“THE banana-like scent, the chief appeal of this plant, is very faint in the morning, but intensifies during the day”.
So wrote Peter Valder in “Garden Plants of China”. This plant, also known in China as “Smiling Face” perfumes the air in spring continuing into summer. Its tiny brownish-purple flowers were sold in Hong Kong as hair ornaments and the flower buds are sometimes used to perfume hair oil and tea.
So what is this delightful plant? Port Wine Magnolia (Michelia figo), a member of the magnolia family, but not strictly a magnolia, differing most noticeably in the flowers being borne in the axils of the leaves. A medium-size, evergreen shrub to about 2m tall and wide, this is a sheer delight and is suitable for every garden. This Michelia was introduced back in 1798 from China.

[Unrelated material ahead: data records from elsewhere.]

**src/rtl/pixel_readout_buffer.sv**
```systemverilog
// pixel_readout_buffer: ping-pong row buffer; captures controller rows and serializes pixels onto a valid/ready stream with stall/overflow flags.
module pixel_readout_buffer #(
  parameter int WIDTH = 2,
  parameter int HEIGHT = 2,
  parameter int PIXEL_BITS = 8,
  parameter int ROW_BITS = (HEIGHT > 1) ? $clog2(HEIGHT) : 1,
  parameter int COL_BITS = (WIDTH > 1) ? $clog2(WIDTH) : 1
) (
  input  logic                        SYSTEM_CLK,
  input  logic                        SYSTEM_RESET_N,
  input  logic                        MEMORY_READ_ENABLE,
  input  logic [ROW_BITS-1:0]         MEMORY_ROW,
  input  logic [WIDTH*PIXEL_BITS-1:0] DATA_IN,
  output logic                        READ_STALL,
  output logic                        OVERFLOW,
  input  logic                        PIXEL_READY,
  output logic                        PIXEL_VALID,
  output logic [PIXEL_BITS-1:0]       PIXEL_DATA,
  output logic [ROW_BITS-1:0]         PIXEL_ROW,
  output logic [COL_BITS-1:0]         PIXEL_COL,
  output logic                        FRAME_END
);
  logic [WIDTH*PIXEL_BITS-1:0] data_q [2];
  logic [ROW_BITS-1:0] tag_q [2];
  logic wp, rp, last, cap, pop, xfer;
  logic [1:0] count;
  logic [COL_BITS-1:0] col;
  always_comb begin
    PIXEL_VALID = count != 2'd0;
    READ_STALL = count == 2'd2;
    last = col == COL_BITS'(WIDTH - 1);
    xfer = PIXEL_VALID & PIXEL_READY;
    pop = xfer & last;
    cap = MEMORY_READ_ENABLE & ~READ_STALL;
    PIXEL_DATA = PIXEL_VALID ? data_q[rp][col*PIXEL_BITS +: PIXEL_BITS] : '0;
    PIXEL_ROW = PIXEL_VALID ? tag_q[rp] : '0;
    PIXEL_COL = PIXEL_VALID ? col : '0;
    FRAME_END = PIXEL_VALID & (tag_q[rp] == ROW_BITS'(HEIGHT - 1)) & last;
  end
  always_ff @(posedge SYSTEM_CLK) begin
    if (cap) begin
      data_q[wp] <= DATA_IN;
      tag_q[wp] <= MEMORY_ROW;
    end
  end
  always_ff @(posedge SYSTEM_CLK) begin
    if (!SYSTEM_RESET_N) begin
      wp <= 1'b0;
      rp <= 1'b0;
      count <= 2'd0;
      col <= '0;
      OVERFLOW <= 1'b0;
    end else begin
      wp <= wp ^ cap;
      rp <= rp ^ pop;
      count <= count + 2'(cap) - 2'(pop);
      if (xfer) col <= last ? '0 : col + 1'b1;
      if (MEMORY_READ_ENABLE & READ_STALL) OVERFLOW <= 1'b1;
    end
  end
endmodule

```
**config.mk**
```make
export PLATFORM = sky130hd
export DESIGN_NAME = pixel_readout_buffer
export DESIGN_NICKNAME = d
export VERILOG_FILES = /design/src/rtl/pixel_readout_buffer.sv
export SDC_FILE = /design/constraint.sdc
export NUM_CORES = 1
export LEC_CHECK = 0
export ABC_AREA = 1
export CAP_MARGIN = 10
export CORE_AREA = 3 3 64 66
export CTS_CLUSTER_DIAMETER = 40
export CTS_CLUSTER_SIZE = 20
export DETAILED_ROUTE_END_ITERATION = 6
export DIE_AREA = 0 0 67 69
export GPL_TIMING_DRIVEN = 0
export PLACE_DENSITY = 0.75
export SLEW_MARGIN = 20
export SYNTH_ARGS = -nofsm -noshare
export SYNTH_HDL_FRONTEND = slang
export SYNTH_SLANG_ARGS = --single-unit
export TNS_END_PERCENT = 20
```
**constraint.sdc**
```tcl
create_clock -name SYSTEM_CLK -period 3.02 [get_ports SYSTEM_CLK]
set_input_delay 0.755 -clock SYSTEM_CLK [delete_from_list [all_inputs] [get_ports SYSTEM_CLK]]
set_output_delay 0.755 -clock SYSTEM_CLK [all_outputs]
set_load 0.1 [all_outputs]
```
==> results of run 1 <==
-- repair_timing --
| action | 4_1_cts | 5_1_grt |
|---|---|---|
| endpoints found under the hold margin | 0 | 0 |
| gates resized for setup | 11 | 10 |
| setup endpoints to repair | 11 | 7 |
-- kinds of logic after synthesis --
kind of cell    after synthesis
simple gates                 79
flops                        41
buf+inv                      34
compound gates               12
fa+ha+maj                     4
-- through the flow --
stage | power, W | setup TNS [ns] | util
2_1_floorplan | 0.00113 | -3.51 | -
3_3_place_gp | 0.00127 | 0 | 0.591
3_5_place_dp | 0.00127 | 0 | 0.591
4_1_cts | 0.00159 | 0 | 0.611
5_1_grt | 0.00165 | -0.000796 | 0.609
6_report | 0.00158 | 0 | 0.609
-- state kept, by name, indices dropped and copies added (netlist names), named ones only --
name and cells:
OVERFLOW 1, col 1, count 2, data_q 32, rp 1, tag_q 2, wp 1
-- tightest hold or removal path, cell delays in order (launching register included) --
cell and delay (ns):
dfxtp_1 0.31, inv_1 0.05, a21oi_1 0.05
-- power breakdown --
| part | switching, W | total, W | internal (W) |
|---|---|---|---|
| sequential | 0.0000166 | 0.000694 | 0.000678 |
| clock | 0.000185 | 0.000344 | 0.000159 |
| combinational | 0.000420 | 0.000537 | 0.000117 |
| total | 0.000621 | 0.00158 | 0.000954 |
-- placed cells by master, fill, tap and decap left out, types with 2 or more instances in the layout --
master and instances:
a21oi_1 11, buf_6 2, clkbuf_2 3, clkbuf_8 5
clkdlybuf4s15_1 4, clkdlybuf4s50_1 23, clkinv_1 2, clkinv_2 2
dfxtp_1 7, dlygate4sd2_1 4, edfxtp_1 34, ha_1 4
inv_1 27, nand2_1 55, nand3_1 10, nor2_1 10
-- worst max-delay path by stage --
stage                        startpoint       endpoint  slack (ns)  cells after the start
floorplan           count[1]$_SDFF_PN0_  PIXEL_DATA[0]       -0.41                      4
global placement    count[1]$_SDFF_PN0_  PIXEL_DATA[5]        0.06                      5
detailed placement  count[1]$_SDFF_PN0_  PIXEL_DATA[5]        0.07                      5
CTS                 count[1]$_SDFF_PN0_  PIXEL_DATA[5]        0.04                      5
global route        count[1]$_SDFF_PN0_  PIXEL_DATA[7]     -0.0008                      5
finish              count[1]$_SDFF_PN0_  PIXEL_DATA[7]        0.12                      5
-- routing by layer --
layer / vias to the layer above / track usage
met3: 4 / 0.0554
li1: 623 / -
met1: 513 / 0.184
met5: - / 0
met2: 36 / 0.228
met4: 0 / 0.0541
-- final cells by class --
type                            count  share of cell area
Inverter                           30              0.0531
Clock buffer                        5              0.0311
Tap cell                           48              0.0271
Multi-Input combinational cell     95               0.196
Buffer                              4              0.0158
Timing Repair Buffer               34               0.145
Clock inverter                      3             0.00791
Sequential cell                    41               0.525
==> run metrics, run 1 <==
outcome complete, no violations; Worst-Skew Late Latency ~0.29 ns; synth cell count leaders nand2_1, edfxtp_1, inv_1, a21oi_1; endpoints failing setup 0; io pins 35; Worst Hold Margin 0.453 ns; antenna-violating nets left 0; fin crit share 0.959; Initial Utilization 0.479; Post-synth EDFFs 34; clock tree buffer depth 2; largest family of logic cells by synthesized area simple AND/OR/NAND/NOR gates; DIE AREA between 0.004 and 0.005 mm^2; Synth area leader edfxtp_1; synthesized net count a little under 200; crit-path max FO 9; mean number of vias per cell 4.52; ys flop type edfxtp_1; I/O Buffers 34; Post-Synth XOR/XNOR Area 0; total gr overflow 0; Setup WS post-layout roughly 0.12 ns; critical path type flip-flop to output port; synthesized area 0.00174 mm^2; n_diodes 0; CTS Hold Bufs 0; simple-gate share of the synthesized area 0.182; worst slew pin tran 0.964 ns; DR WL met3 212 um; clock sink total 41; DRC viols 0; GRT Resource Usage Total 0.147; skew final 0.00415 ns; Yosys top cell area share 0.586; Netlist cell types 18; Seq/Total Area, Yosys 0.667; worst hold path class flip-flop to flip-flop; Synth Instances 170; Seq. cell area 0.00116 mm^2; CTS buffer count 5; cell family with most CP delay buffers and inverters; die height 69 um; Layout area overhead 27.1%; Leakage between 0.9 and 1 nW; H-tree depth 2; minimum clock period approximately 2.9 ns; vias ~1200; layout cells sized above 1 0.0896; Multi-input gate area 433 um^2; proportion of synthesized area in mux cells 0; Post-CTS Setup Bufs 0; initial drt markers just over 60; Hold Path Depth 2; CTS tree done; Compound-Gate Fraction of Synth Area 0.0345; nets@finish roughly 240; Placement Setup Slack around 0.07 ns; VDD IR max around 0.0004 V; CP endpoint kind output port; vias in the first global route roughly 1100; row cnt 22; RSZ-0062 raised after global routing yes; CP Buf/Inv Count 3; Reg-to-Reg End data_q[0][5]$_DFFE_PP_; Hold Startpoint OVERFLOW$_SDFFE_PN0P_; CP required between 2 and 2.5 ns; Finished Cell Area between 0.002 and 0.0025 mm^2; final hold vios 0; gpl congestion roughly 0.74; Critical Path Max Stage Delay between 0.8 and 0.9 ns; max layer used met4; Slew Limit Fails 0; met2 wire len roughly 1500 um; Area contributors post-synth edfxtp_1, nand2_1, dfxtp_1; core area 0.00363 mm^2; critical-path cell list inv_1 -> nand2_2 -> clkinv_1 -> a21oi_1 -> clkdlybuf4s15_1; Hold Path Sink OVERFLOW$_SDFFE_PN0P_; maximum number of pins on one net before global-route repair 18; most common cell in the netlist nand2_1; DP HPWL 2090 um; Cells after DPL 252; wl on met1 1310 um; wire length per cell roughly 12 um; Finished Layout Cells between 200 and 300; slew margin rel. 0.355; crit path DAT ~2.1 ns; setup slack, reg-to-reg between 1 and 1.5 ns; CP max stage cell clkdlybuf4s15_1; worst-case reg-to-reg path depth 4; Syn Area/Cell about 10 um^2; Die Width around 67 um; initial antenna violation count 0; Clk pin slew, worst setup/hold paths roughly 0.07 ns; Max Clk Rate between 300 and 400 MHz; worst r2r src count[1]$_SDFF_PN0_; adder-cell share of the synthesized area 0.0287; CP Launch Type flip-flop; DP Area 0.00215 mm^2; ys async rst share 0; first-pass GRT wire length 5030 um; fillcell total 320; Max Cap Viol 0; Root Buffer clkbuf_8; DR pass1 iterations 4; Synth Register Bits 41; Power Density 712 mW/mm^2; Yosys warning count 0; DRT Wirelength slightly above 3000 um
Power figures use the tool's default switching activity.
==> run 2: changes to the inputs <==
MAX_ROUTING_LAYER = met4   (was unset)
==> run 2 against run 1 <==
Compared with the run above:
- cell area is the same
- register-to-register slack hardly changed
- highest routed layer unchanged
- flip-flop and latch count unchanged
- largest power group unchanged
- first-iteration DRC count increased by 20%
- via count is 0.85% higher
- clock skew barely moved
- count of clock-buffer cells in the layout did not move
==> run metrics, run 2 (synthesis results as in run 1) <==
outcome complete, no violations; CTS tree done; final hold vios 0; minimum clock period roughly 2.9 ns; first-pass GRT wire length between 5000 and 6000 um; Finished Layout Cells 260; VDD IR max approximately 0.00039 V; Worst Hold Margin approximately 0.45 ns; combinational share of power 0.341; Hold Startpoint OVERFLOW$_SDFFE_PN0P_; worst r2r src count[1]$_SDFF_PN0_; skew final approximately 0.0046 ns; part of the power in registers 0.440; DP HPWL 2090 um; clock tree buffer depth 2; CP Buf/Inv Count 3; sw power 0.000622 W; Max Cap Viol 0; Layout area overhead 27.1%; Pint 0.000954 W; I/O Buffers 34; worst-case reg-to-reg path depth 4; n_diodes 0; Root Buffer clkbuf_8; core area 0.00363 mm^2; Max Clk Rate roughly 340 MHz; Slew Limit Fails 0; Die Width 67 um; antenna-violating nets left 0; Multi-input gate area roughly 430 um^2; CP required roughly 2.3 ns; Leakage roughly 0.96 nW; endpoints failing setup 0; setup slack, reg-to-reg 1.25 ns; row cnt 22; part of the power in the clock network 0.218; mean number of vias per cell about 4.6; vias between 1000 and 1500; Critical Path Max Stage Delay roughly 0.87 ns; DP Area 0.00215 mm^2; worst slew pin tran slightly below 1 ns; gpl congestion 0.752; biggest regs data_q (32), count (2), tag_q (2); Hold Path Sink OVERFLOW$_SDFFE_PN0P_; Hold Path Depth 2; total gr overflow 0; Power Density between 700 and 800 mW/mm^2; Final Power about 0.0016 W; Finished Cell Area 0.00221 mm^2; initial antenna violation count 0; cell family with most CP delay buffers and inverters; max reg flops 32; H-tree depth 2; CP Launch Type flip-flop; most frequent cells in the layout nand2_1, edfxtp_1, inv_1; worst hold path class flip-flop to flip-flop; layout cells sized above 1 0.0896; nets@finish around 240; crit-path max FO 9; RSZ-0062 raised after global routing yes; DRT Wirelength 3070 um; critical-path cell list inv_1 -> nand2_2 -> clkinv_1 -> a21oi_1 -> dlygate4sd2_1; Cells after DPL 252; DIE AREA between 0.004 and 0.005 mm^2; DR pass1 iterations 4; Initial Utilization 0.479; Seq. cell area approximately 0.0012 mm^2; fillcell total 320; clock sink total slightly above 40; fin crit share 0.961; CP max stage cell dlygate4sd2_1; Reg-to-Reg End data_q[0][5]$_DFFE_PP_; initial drt markers 73; vias in the first global route ~1100; die height between 60 and 70 um; slew margin rel. 0.355; GRT Resource Usage Total 0.152; CP endpoint kind output port; Worst-Skew Late Latency approximately 0.29 ns; Clk pin slew, worst setup/hold paths approximately 0.070 ns; Largest Register data_q; CTS Hold Bufs 0; wire length per cell between 10 and 15 um; Net Sw Frac 0.395; io pins 35; CTS buffer count 5; maximum number of pins on one net before global-route repair 18; crit path DAT ~2.2 ns; critical path type flip-flop to output port; most common cell after layout, fill and taps aside nand2_1; DRC viols 0
## run 2: cell counts in the layout (fill, tap and decap cells not counted)
No cell type changed its count.
## run 2: per-layer routing
metal / wire length, um / track usage / up-vias
met5: 0 / - / -
met4: 30 / 0.0541 / 0
met3: 223 / 0.0554 / 4
met2: 1500 / 0.226 / 36
met1: 1310 / 0.189 / 525
li1: - / - / 621
## run 2: worst min-delay path, delay by kind of cell (launching register included)
kind	cells	cell delay [ns]
flops	1	0.31
compound gates	1	0.05
buf+inv	1	0.05
## run 2: how the worst max path moves through the flow
stage                               end  cells past startpoint           startpoint  slack [ns]
after floorplan           PIXEL_DATA[0]                      4  count[1]$_SDFF_PN0_       -0.41
after global placement    PIXEL_DATA[5]                      5  count[1]$_SDFF_PN0_        0.06
after detailed placement  PIXEL_DATA[5]                      5  count[1]$_SDFF_PN0_        0.07
after CTS                 PIXEL_DATA[5]                      5  count[1]$_SDFF_PN0_        0.04
after global routing      PIXEL_DATA[7]                      5  count[1]$_SDFF_PN0_     -0.0008
final                     PIXEL_DATA[6]                      5  count[1]$_SDFF_PN0_        0.12
## run 2: cell type report
type / instances / share of cell area
inverters: 30 / 0.0531
plain buffers: 4 / 0.0158
multi-input cells: 95 / 0.196
repair buffers: 34 / 0.145
well taps: 48 / 0.0271
clock buffers: 5 / 0.0311
clock inverters: 3 / 0.00791
flip-flops and latches: 41 / 0.525
## run 2: power by group through the flow
stage               clock (W)  combinational (W)  sequential (W)
floorplan                   0           0.000415        0.000711
CTS                  0.000354           0.000542        0.000695
global placement            0           0.000560        0.000705
detailed placement          0           0.000564        0.000708
finish               0.000344           0.000538        0.000694
global route         0.000373           0.000575        0.000700
## run 2: repair_timing
item                                    CTS  global route
endpoints found under the hold margin     0             0
gates resized for setup                  11            10
buffers inserted                          0             0
endpoints found under the setup margin   11             7
## run 2: through the flow
step / utilization / worst slack (ns) / TNS [ns]
3_5_place_dp: 0.591 / 0.0705 / 0
6_report: 0.609 / 0.119 / 0
5_1_grt: 0.609 / -0.000805 / -0.000805
4_1_cts: 0.611 / 0.0367 / 0
3_3_place_gp: 0.591 / 0.0632 / 0
2_1_floorplan: - / -0.411 / -3.51
==> run 3: changes to the inputs <==
HOLD_SLACK_MARGIN = 0.05   (was unset)
==> results of run 3 <==
The final DEF is identical to that of run 2; final timing and power are the same.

ANOTHER variety to think about is M. doltsopa, a magnificent small-to-medium, semi-evergreen shrub or small tree with 15cm-18cm long, distinctive leathery leaves and buds that form in autumn to burst into flower in spring.
The multi-petalled white, heavily scented flowers open about this time here. Native to West Yunnan, Tibet and the West Himalayas, it was introduced into western gardens in 1918, and given the prestigious Award of Merit by the Royal Horticultural Society in 1961, a guarantee of an outstanding plant.
TWO unfamiliar varieties have been bred by Bob Cherry, of Paradise Plants, at Kulnura, north of Gosford. Cherry, famous for his breeding of Camellia sasanquas, has been on plant-hunting expeditions to China and other regions in the Himalayas dozens of times looking for rare plants he can develop and bring to the public.
Michelia yunnanensis or “Paradise Perfection” as Cherry says “embodies the timeless mystery and peaceful contemplation of the temple slopes of China”.
This is a relatively new form with all the elegance and perfume of the common Michelia with the added bonus of more flowers and compact dense foliage.
M.y. “Starlight”, a seedling selection from Paradise Plants, has lime-green buds opening to a profusion of starry, lemon-white flowers, 5cm across. The long flower time and delightful fragrance lasts from winter to spring.
Both these can be grown as a specimen plant or in a group to make a real statement in your garden.
GOULBURN is known as the Lilac City and last month had its Lilac Time Festival. Here we are a little later with our flowering time of these absolutely delightful shrubs now coming into full bloom.
Lilacs or more correctly Syringa vulgaris are hardy, drought-resistant, deciduous-flowering shrubs that perform extra well in this district.
The fragrance, it is said, becomes an inseparable part of their magic. Mostly native to China some varieties have been bred in England since the mid-17th century.
That Yunnan name crops up again and again in the plant world with lilacs being no exception. Syringa yunnanensis was discovered by the Abbe Delavay in 1887 and introduced into western gardens by the great plant hunter, George Forrest in 1907 and given the Award of Merit in 1928. It is impossible to even begin describing the hundreds of varieties of lilac, so now is the time to check out colours at your local garden centre.
Inspect your garden for vacant spots and plant any or all of the above. Do check the ultimate size of plants and allow them space to grow.
Remove violas and pansies and replace with summer-flowering petunias.
Wash infestations of aphids of plants with a strong jet of water.
Plant out tomatoes if you are game, but continue to cover at night.
For your diary, The Horticultural Society’s Spring Exhibition and Rose Show, Wesley Church Centre National Circuit, Forrest, noon-5pm, on Saturday, November 12 and 11.30 to 4pm, Sunday, November 13. Great show, great plant stall and great garden advice.